August 22 marks Avicenna's birth anniversary

Avicenna, also known as Ibn Sina, was a Persian and Muslim physician, astronomer, alchemist, chemist, logician, mathematician, metaphysician, philosopher, physicist, poet, scientist, theologian, and statesman.

He was born around 980 AD in Afshana, near Bukhara which was then a part of Iran and is now in Uzbekistan, and died in 1037 AD in the city of Hamadan.

Avicenna is regarded as the father of the modern medicine for introducing systematic experimentation and quantification into the study of physiology and contributing to the discovery of contagious diseases. He is also considered as the father of the fundamental concept of momentum in physics.

He wrote some 450 books on a wide range of subjects, many of which concentrated on philosophy and medicine. His most famous works are the 'Book of Healing' and the 'Canon of Medicine', which was a standard medical text in many Islamic and European universities until the 18th century.

He wrote most of his works in Arabic, since it was the dominant language for centuries following the Arab invasion of Iran.

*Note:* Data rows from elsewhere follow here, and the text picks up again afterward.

==> src/rtl/sat_counter.sv <==
// Saturating up-counter for performance events; sticks at all-ones, cleared only by rst.
// Latency: count visible one cycle after inc; no backpressure.
module sat_counter #(
  parameter int W = 16
) (
  input  logic         clk,
  input  logic         rst,
  input  logic         inc,
  output logic [W-1:0] cnt
);

  always_ff @(posedge clk) begin
    if (rst) begin
      cnt <= '0;
    end else if (inc && (cnt != {W{1'b1}})) begin
      cnt <= cnt + 1'b1;
    end
  end

endmodule

==> src/rtl/pipe_stage_skid.sv <==
// Elastic stage register with 2-entry skid, flush-to-bubble and saturating stall counter.
// Latency 1 cycle; in_ready depends only on registered state, rst and flush (never out_ready).
module pipe_stage_skid
  import pipe_pkg::*;
#(
  parameter int              SIZE      = 32,
  parameter logic [SIZE-1:0] RST_VALUE = {SIZE{1'b0}},
  parameter int              CNT_W     = DEFAULT_CNT_W
) (
  input  logic             clk,
  input  logic             rst,
  input  logic             flush,
  input  logic             in_valid,
  output logic             in_ready,
  input  logic [SIZE-1:0]  data_in,
  output logic             out_valid,
  input  logic             out_ready,
  output logic [SIZE-1:0]  data_out,
  output logic [CNT_W-1:0] stall_cnt
);

  logic [1:0]      state;
  logic [SIZE-1:0] main_q;
  logic [SIZE-1:0] skid_q;
  logic            in_fire;
  logic            out_fire;

  assign out_valid = (state != ST_EMPTY);
  assign in_ready  = !rst && !flush && (state != ST_FULL);
  assign data_out  = main_q;
  assign in_fire   = in_valid && in_ready;
  assign out_fire  = out_valid && out_ready;

  always_ff @(posedge clk) begin
    if (rst) begin
      state  <= ST_EMPTY;
      main_q <= RST_VALUE;
      skid_q <= RST_VALUE;
    end else if (flush) begin
      // skid contents are dead once state is EMPTY; reload keeps it deterministic
      state  <= ST_EMPTY;
      main_q <= RST_VALUE;
      skid_q <= RST_VALUE;
    end else begin
      case (state)
        ST_EMPTY: begin
          if (in_fire) begin
            state  <= ST_BUSY;
            main_q <= data_in;
          end
        end
        ST_BUSY: begin
          if (in_fire && out_fire) begin
            main_q <= data_in;
          end else if (in_fire) begin
            state  <= ST_FULL;
            skid_q <= data_in;
          end else if (out_fire) begin
            state  <= ST_EMPTY;
          end
        end
        ST_FULL: begin
          if (out_fire) begin
            state  <= ST_BUSY;
            main_q <= skid_q;
          end
        end
        default: state <= ST_EMPTY;
      endcase
    end
  end

  sat_counter #(.W(CNT_W)) u_stall_cnt (
    .clk (clk),
    .rst (rst),
    .inc (out_valid && !out_ready),
    .cnt (stall_cnt)
  );

endmodule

However, he also wrote a large manual on philosophical science entitled 'Danesh-Naame Alai' and a small paper on the pulse in his native language, Persian.

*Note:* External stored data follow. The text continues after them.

--- src/rtl/l1_tlb_refill_ctrl.sv ---
// l1_tlb_refill_ctrl: L1 TLB miss sequencer with PTW handshake, victim choice and valid/PLRU ownership
module l1_tlb_refill_ctrl #(
  parameter int ENTRIES = 8,
  parameter int VPN_W = 27,
  parameter int ASID_W = 7,
  localparam int IW = $clog2(ENTRIES),
  localparam int TW = ASID_W + VPN_W
) (
  input  logic              clk,
  input  logic              reset,
  input  logic              io_req_valid,
  output logic              io_req_ready,
  input  logic [VPN_W-1:0]  io_req_bits_vpn,
  input  logic [ASID_W-1:0] io_ptw_ptbr_asid,
  input  logic              tlb_miss,
  input  logic [ENTRIES-1:0] hits,
  output logic              io_ptw_req_valid,
  input  logic              io_ptw_req_ready,
  output logic [VPN_W-1:0]  io_ptw_req_bits_addr,
  input  logic              io_ptw_resp_valid,
  input  logic              io_ptw_resp_bits_error,
  input  logic              io_ptw_invalidate,
  output logic              refill_wen,
  output logic [IW-1:0]     refill_idx,
  output logic [TW-1:0]     refill_tag,
  output logic [ENTRIES-1:0] valid
);
  typedef enum logic [1:0] {READY, REQUEST, WAIT, WAIT_INV} state_t;
  state_t state;
  logic [ENTRIES-2:0] plru;
  logic [TW-1:0] r_tag;
  logic [IW-1:0] r_idx, victim, hit_idx;
  // Tree node n (root 1) lives at plru[n-1]; a set bit steers the walk right.
  function automatic logic [IW-1:0] tree_leaf(input logic [ENTRIES-2:0] t);
    int n;
    n = 1;
    for (int l = 0; l < IW; l++) n = 2 * n + int'(t[n-1]);
    return IW'(n - ENTRIES);
  endfunction
  function automatic logic [ENTRIES-2:0] touch(input logic [ENTRIES-2:0] t, input logic [IW-1:0] i);
    int n;
    n = 1;
    for (int l = IW - 1; l >= 0; l--) begin
      t[n-1] = ~i[l];
      n = 2 * n + int'(i[l]);
    end
    return t;
  endfunction
  always_comb begin
    victim = tree_leaf(plru);
    for (int k = ENTRIES - 1; k >= 0; k--) if (!valid[k]) victim = IW'(k);
  end
  always_comb begin
    hit_idx = '0;
    for (int k = 0; k < ENTRIES; k++) if (hits[k]) hit_idx = hit_idx | IW'(k);
  end
  assign io_req_ready = state == READY;
  assign io_ptw_req_valid = state == REQUEST;
  assign io_ptw_req_bits_addr = io_ptw_req_valid ? r_tag[VPN_W-1:0] : '0;
  assign refill_wen = state == WAIT && io_ptw_resp_valid && !io_ptw_resp_bits_error && !io_ptw_invalidate;
  assign refill_idx = refill_wen ? r_idx : '0;
  assign refill_tag = refill_wen ? r_tag : '0;
  always_ff @(posedge clk or posedge reset) begin
    if (reset) begin
      state <= READY;
      valid <= '0;
      plru <= '0;
      r_tag <= '0;
      r_idx <= '0;
    end else begin
      case (state)
        READY:
          if (io_req_valid && tlb_miss) begin
            r_tag <= {io_ptw_ptbr_asid, io_req_bits_vpn};
            r_idx <= victim;
            state <= REQUEST;
          end else if (io_req_valid && |hits) plru <= touch(plru, hit_idx);
        REQUEST:
          if (io_ptw_invalidate) state <= READY;
          else if (io_ptw_req_ready) state <= WAIT;
        WAIT:
          if (io_ptw_resp_valid) begin
            state <= READY;
            if (io_ptw_resp_bits_error) valid[r_idx] <= 1'b0;
            else if (!io_ptw_invalidate) begin
              valid[r_idx] <= 1'b1;
              plru <= touch(plru, r_idx);
            end
          end else if (io_ptw_invalidate) state <= WAIT_INV;
        WAIT_INV:
          if (io_ptw_resp_valid) state <= READY;
        default: state <= READY;
      endcase
      if (io_ptw_invalidate) valid <= '0;
    end
  end
endmodule
--- config.mk ---
export PLATFORM = sky130hd
export DESIGN_NAME = l1_tlb_refill_ctrl
export DESIGN_NICKNAME = d
export VERILOG_FILES = /design/src/rtl/l1_tlb_refill_ctrl.sv
export SDC_FILE = /design/constraint.sdc
export NUM_CORES = 1
export LEC_CHECK = 0
export BUFFER_PORTS_ARGS = -buffer_cell sky130_fd_sc_hd__buf_2
export CAP_MARGIN = 20
export CELL_PAD_IN_SITES_DETAIL_PLACEMENT = 1
export CELL_PAD_IN_SITES_GLOBAL_PLACEMENT = 2
export CORE_ASPECT_RATIO = 1.4
export CORE_MARGIN = 8
export CORE_UTILIZATION = 29
export CTS_CLUSTER_DIAMETER = 100
export DETAILED_ROUTE_END_ITERATION = 8
export PLACE_DENSITY_LB_ADDON = 0.1
export SYNTH_ARGS = -nofsm -noshare
export SYNTH_HDL_FRONTEND = slang
export SYNTH_SLANG_ARGS = --single-unit
--- constraint.sdc ---
create_clock -name clk -period 4.2 [get_ports clk]
set_clock_uncertainty 0.2 [all_clocks]
set_input_delay 0.84 -clock clk [delete_from_list [all_inputs] [get_ports clk]]
set_output_delay 0.84 -clock clk [all_outputs]
set_load 0.01 [all_outputs]
# Word level (Yosys, flattened, before mapping)
# Cells that the tools add are included.
[word_totals]
input_bits = 50
ff_bits = 54
[op_classes]
n_eq_ne = 12
muxes = 55
n_addsub = 14
reduce_logical = 21
order_cmp = 12
bitwise_logic = 9
[op_table]
columns = ["op", "count"]
rows = [
  ["3-bit two-way mux", 13],
  ["7-bit two-way mux", 5],
  ["34-bit two-way mux", 1],
  ["8-bit two-way mux", 4],
  ["7-bit bitwise mux", 4],
  ["27-bit two-way mux", 1],
  ["6-bit by 5-bit < comparator with 1-bit output (second input constant)", 3],
  ["5-bit by 1-bit subtractor with 6-bit output (second input constant)", 3],
  ["2-bit two-way mux", 8],
  ["4-bit by 1-bit adder with 5-bit output", 3],
  ["1-bit demux with 3-bit select", 5],
  ["4-bit by 5-bit < comparator with 1-bit output (second input constant)", 3],
  ["7-bit case mux with 2 select lines", 1],
  ["6-bit by 1-bit >= comparator with 1-bit output (second input constant)", 2],
  ["3-bit by 1-bit subtractor with 4-bit output (second input constant)", 3],
  ["1-bit logical AND", 10],
  ["1-bit two-way mux", 10],
  ["2-bit != test (second input constant)", 5],
  ["2-bit by 1-bit adder with 3-bit output (first input constant)", 3],
  ["8-bit bitwise AND", 1],
  ["4-bit by 1-bit >= comparator with 1-bit output (second input constant)", 2],
  ["8-bit NOT", 1],
  ["8-bit bitwise OR", 1],
  ["2-bit case mux with 4 select lines", 1],
  ["18 further kinds", 30],
]

# Logic depth before layout (Yosys ltp)
# Gate-level depths: netlist (run 1).
[depth]
depth_word = 20
ltp_mapped = 8

# Worst setup path before layout (run 1)
# No wires, ideal clock.
[synth_path]
kind = "input to output"
startpoint = "in io_ptw_invalidate"
endpoint = "out refill_tag[10]"
path_slack_ps = 1499
arrival_time_ps = 1661
n_path_buf = 2
cell_stages = 5
required_ps = 3160
path_cell_list = "nor2_1 > and3_1 > buf_2 > clkbuf_1 > and2_1"
[synth_between]
elab_chain_len = 3
[synth_rtl]
columns = ["item", "line_no", "source"]
rows = [
  ["start: declaration", "22", "input logic io_ptw_invalidate,"],
  ["1-bit zero test", "n/a", ""],
  ["1-bit logical AND", "60", "assign refill_wen = state == WAIT && io_ptw_resp_valid && !io_ptw_resp_bits_error && !io_ptw_invalidate;"],
  ["34-bit two-way mux", "62", "assign refill_tag = refill_wen ? r_tag : '0;"],
  ["end: declaration", "25", "output logic [TW-1:0] refill_tag,"],
]
# No other way between the ends.

# Worst setup path after layout (run 1)
[layout_path]
startpoint = "reg state[1]"
endpoint = "out refill_tag[10]"
[layout_between]
elab_chain_len = 5
[layout_rtl]
columns = ["item", "line_no", "source"]
rows = [
  ["start: declaration", "29", "state_t state;"],
  ["start signal: assignment", "65", "state <= READY;"],
  ["start signal: assignment", "76", "state <= REQUEST;"],
  ["start signal: assignment", "79", "if (io_ptw_invalidate) state <= READY;"],
  ["2-bit == test", "60", ""],
  ["1-bit logical AND (3 in series)", "60", ""],
  ["34-bit two-way mux", "62", ""],
]
# No other way between the ends.

==> results.env, run 1 <==
DETAILEDROUTE.FIRSTITERATIONVIOLATIONS=96
WORST-SLEW-PIN-TRANSITION_NS=0.788
WORST_R2R_STARTPOINT='state[1]'
CLKLATENCYLATEPIN_NS=0.29
ANTENNA_FOUND_INITIAL=0
DIE_WIDTH_UM=103
ANTENNA_LEFT=0
SYNTH_ENABLE_FLOP_CELLS=0
GRT_OVERFLOW=0
LAYOUT_SETUP_WS_NS=1.19
SYNTH_WARNINGS=0
NUMBER_OF_GLOBAL_ROUTE_VIAS_BEFORE_REPAIR=3291
CORE_REGION_AREA_UM2=10300
SYNTH.NET_COUNT=428
MET3WIRELENGTH_UM=544
YOSYSUNIQUECELLTYPES=38
PLACE_INST=617
SYNTH_ASYNC_SR_FLOP_SHARE_PCT=100
POWER_FRAC_CLOCK_PCT=24.9
HOLD_CRITICAL_PATH_ENDPOINT='r_tag[33]'
SEQ_AREA_FRAC_SYNTH_PCT=44.1
CRIT_PATH_START='state[1]'
CRITICAL_PATH.ENDPOINT_TYPE='primary output'
DIE-AREA_UM2=14200
PIN_COUNT_OF_THE_BIGGEST_NET_ENTERING_GLOBAL_ROUTING=37
SLEW_HEADROOM_PCT=47.4
TOP_SIGNAL_LAYER_USED='met4'
DRT_MET1_WL_UM=4270
CRITICAL_PATH_REQUIRED_NS=3.16
ROWS=44
RR_ENDPOINT='plru[5]'
CTS_SINKS=54
FINALCRITICALPERIOD_NS=3.01
SETUP.REG_TO_REG.WORST_SLACK_NS=1.81
SYNTH.AREA.TOP_CELLS='dfrtp_1, nand2_1, and2_1'
CRIT_PATH_TOP_DELAY_CELL='dfrtp_1'
VDD_IR_DROP_MAX_mV=0.169
ROUTE.DETAILED.VIAS_PER_INST=4.68
FLOORPLAN.INITIALDENSITY_PCT=29.6
LAYOUT-AREA-OVERHEAD-VS-SYNTH_PCT=30.0
CTS_MAX_PATH_BUFFERS=2
FLOORPLAN.IO_PINS=125
PATH_CLK_SLEW_NS=0.07
FIRST_PASS_ITERS=4
PWR-SHARE-SEQ_PCT=46.0
CAP_VIOL_MAX_COUNT=0
POST-PLACE-WS_NS=1.29
POST-CTS-SETUP-BUFFERS=0
INTPOWER_uW=1120
HPWLAFTERDP_UM=8130
FP.DIEH_UM=138
CELL_AREA_AFTER_PLACEMENT_UM2=3820
HOLD_PATH.STARTPOINT='r_tag[33]'
FINAL-MAX-SLEW-VIOLATION-COUNT=0
FINAL.PERIOD_UTILIZATION_PCT=71.7
WORST_HOLD_SLACK_NS=0.267
DRC=0
ROUTABILITYCONGESTION=0.791
CRIT_TYPE='reg -> out'
YOSYS_MOST_USED_DFF='dfrtp_1'
FINALINSTANCEAREA_UM2=3990
FINISH.NET_COUNT=544
RUN_STATUS='finished, final reports clean'
ROUTE.VIAS.TOTAL=2932
GATE_COUNT_OF_THE_MAPPED_NETLIST=371
POST_ROUTE_CELLS_DRIVE_ABOVE_1_SHARE_PCT=30.3
CP_NUM_BUF_INV=3
CTS_HOLD_REPAIR.BUFFERS=0
P_SW_uW=596
SYN_AVG_CELL_AREA_UM2=8.26
SYNTH.CELL_AREA_UM2=3070
BUFFER_PORTS.INSERTED=124
WIRELENGTH_UM=10600
NETLIST.TOP_CELL.BY_AREA='dfrtp_1'
CHAIN_OF_CELLS_FORMING_THE_CRITICAL_PATH='nor2b_1, buf_4, and3_1, buf_4, and2_1, buf_2'
WORST-ENDPOINT-ARRIVAL_NS=1.97
ANTENNADIODECOUNT=0
SYNTH_TOP_AREA_SHARE_PCT=44.1
SYNTH_SEQ_CELLS=54
CTS_TREE='built'
DRT-WIRELENGTH-PER-CELL_UM=16.9
CRITICAL_PATH.MAX_FANOUT=23
CRITPATHLAUNCHTYPE='flop'
WORST_R2R_PATH_DEPTH=7
TOTAL_LEAKAGE_POWER_uW=0.00217
RSZ0062_AT_GRT='false'
CRITICAL_PATH.MOST_COMMON_CELL='buf_4'
CTS.REPAIR.RESIZED=0
WIRE_LENGTH_OF_THE_FIRST_GLOBAL_ROUTING_PASS_UM=17000
GLOBAL_ROUTE.USAGE.TOTAL_PCT=15.4
DETAILROUTE.WIRELENGTH.MET2_UM=5640
POWERDENSITY_nW_PER_UM2=430
CTS.HTREE.LEVELS=2
FINALHOLDVIOLCOUNT=0
POWER.SHARE.SWITCHING_PCT=34.8
FMAX_MHz=332
SETUP_TNS_NS=0
SETUP_VIOL=0
CLOCK-ROOT-BUFFER='clkbuf_16'
PWR-SHARE-COMB_PCT=29.1
CTS_MADE_BUFFERS=5
INSTANCES_NO_FILL=626
TIMING.HOLD.WORST.CLASS='reg -> reg'
PATH_DELAY_FAMILY='buffers and inverters'
CP_PEAK_STAGE_DELAY_NS=0.54
WHS_PATH_DEPTH=2
-- Yosys cell counts, types with 2 or more instances --
cell type / count
o21ai_1: 2
a32oi_1: 3
nor3_1: 4
nor2_1: 13
nor2b_1: 4
inv_1: 8
a311oi_1: 5
and2_1: 65
a211oi_1: 3
nand2_1: 112
ha_1: 7
dfrtp_1: 54
mux2i_1: 7
clkbuf_1: 20
nand3b_1: 2
a21oi_1: 17
o21ai_0: 9
o31ai_1: 8
nand4_1: 2
nor4_1: 3
nand3_1: 4
buf_2: 2
and3_1: 2
-- area by class of cell --
| cell class | instances | area, um2 |
|---|---|---|
| clock buffers | 7 | 143 |
| clock inverters | 1 | 8.76 |
| fillers | 1331 | 6360 |
| inverters | 8 | 30.0 |
| multi-input cells | 286 | 1600 |
| flip-flops and latches | 54 | 1350 |
| well taps | 138 | 173 |
| repair buffers | 132 | 684 |
-- cell families (layout without fill, tap and decap cells) --
logic type / after synthesis / after routing / synth area share, %
AND/OR/NAND/NOR: 217 / 217 / 34.2
AO/OA/AOI/OAI: 55 / 55 / 12.4
flip-flops: 54 / 54 / 44.1
buffers and inverters: 31 / 148 / 4.12
adder cells (fa/ha/maj): 7 / 7 / 2.86
multiplexers: 7 / 7 / 2.29
-- worst reg2reg max path, stage by stage, from the launching register on --
cell       delay, ns
dfrtp_1         0.50
nor2b_1         0.19
buf_4           0.20
and3_1          0.20
buf_4           0.19
o2bb2ai_2       0.53
o21ai_0         0.19
o31ai_1         0.09
-- metal layers --
layer  vias up  global-route usage (%)
met5         -                       0
met4         0                    3.95
met3         9                    3.95
met2        67                    28.1
met1      1405                    17.1
li1       1451                       -
-- state kept, by name, summed over array words and instances, names as in the netlist --
name / count
plru: 7
state: 2
r_idx: 3
r_tag: 34
valid: 8
-- placed cells by master (no fill, tap or decap), drive strengths merged, types with 3 or more instances in the layout --
| cell | netlist | layout |
|---|---|---|
| mux2i | 7 | 7 |
| nor3 | 4 | 4 |
| a21oi | 17 | 17 |
| nand3 | 4 | 4 |
| nor4 | 3 | 3 |
| dfrtp | 54 | 54 |
| ha | 7 | 7 |
| a311oi | 5 | 5 |
| nor2b | 4 | 4 |
| and2 | 65 | 65 |
| nor2 | 13 | 13 |
| o31ai | 8 | 8 |
| inv | 8 | 9 |
| clkbuf | 20 | 7 |
| o21ai | 12 | 12 |
| a32oi | 3 | 3 |
| a211oi | 3 | 3 |
| nand2 | 112 | 112 |
| buf | 3 | 132 |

Among Avicenna's 16 medical works, eight are versified treatises on issues such as the 25 signs indicating the fatal termination of illnesses, hygienic precepts, proved remedies, anatomical memoranda etc. Amongst his prose works, after the great Canon, the treatise on cardiac drugs, a large number of fine manuscripts which have remained unpublished, are being maintained at the British Museum.